Caritas Bakhita House is part of a network of anti-human-trafficking organisations which have called the Act “cruel, inhumane and unworkable” and a “traffickers charter”.
Meanwhile Sarah Teather from the Jesuit Refugee Service (JRS) has said “In [this Bill], we have abandoned the principle of refugee protection, and denied that we have a duty to anyone else in the world. We haven’t even done this to achieve any useful end, but revelled in sheer performative cruelty.”
Along with JRS we are greatly disturbed by the idea that children could be incarcerated, and that desperate people who had no choice but to come to our country by irregular routes, will face harsh treatment instead of the welcome and compassion they need.
In a statement for the Catholic Bishops of England and Wales, Lead Bishop for Migrants and Refugees and chair of Caritas Westminster, Bishop Paul McAleenan said:
“This legislation stands at odds with the teaching of the Church on welcoming, protecting, promoting and integrating refugees.
“Refugees are human beings made in the image and likeness of God, not a political problem to be solved. We must never make recognition of people’s dignity dependent upon where they come from or how they reach our country. The biblical call to love the stranger is unequivocal and indiscriminate.
“As a Church, we will continue to welcome those seeking sanctuary here and call for the expansion of safe routes. We urge our government to redouble its efforts to tackle factors such as conflict, persecution, and climate change that force people to flee their homes.”
The Catholic Social Action Network, CSAN, encourages all Catholics to keep on lobbying their MPs. Bishop Terry Drainey, the Chair of CSAN, said, “we call upon the Catholic community to speak out against this cruel Bill and write to their MPs urging them to work to expand safe routes for those seeking asylum.”

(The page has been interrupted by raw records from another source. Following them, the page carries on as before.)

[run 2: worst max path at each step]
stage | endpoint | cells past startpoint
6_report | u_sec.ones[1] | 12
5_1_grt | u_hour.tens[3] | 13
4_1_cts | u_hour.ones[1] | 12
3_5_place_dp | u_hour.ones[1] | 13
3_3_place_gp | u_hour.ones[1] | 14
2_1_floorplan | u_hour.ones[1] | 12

Read the statement that Caritas Bakhita House signed alongside other organisations fighting human trafficking before the Bill was passed
Earlier this year, the Department for International Affairs of the Catholic Bishops’ Conference of England and Wales published Love the Stranger, a Catholic response to refugees and migrants. CSAN responded with a call to action which you can read here.
We would encourage our supporters to look to the World Day of Migrants and Refugees on Sunday 24 September, and consider how their communities and parishes can respond.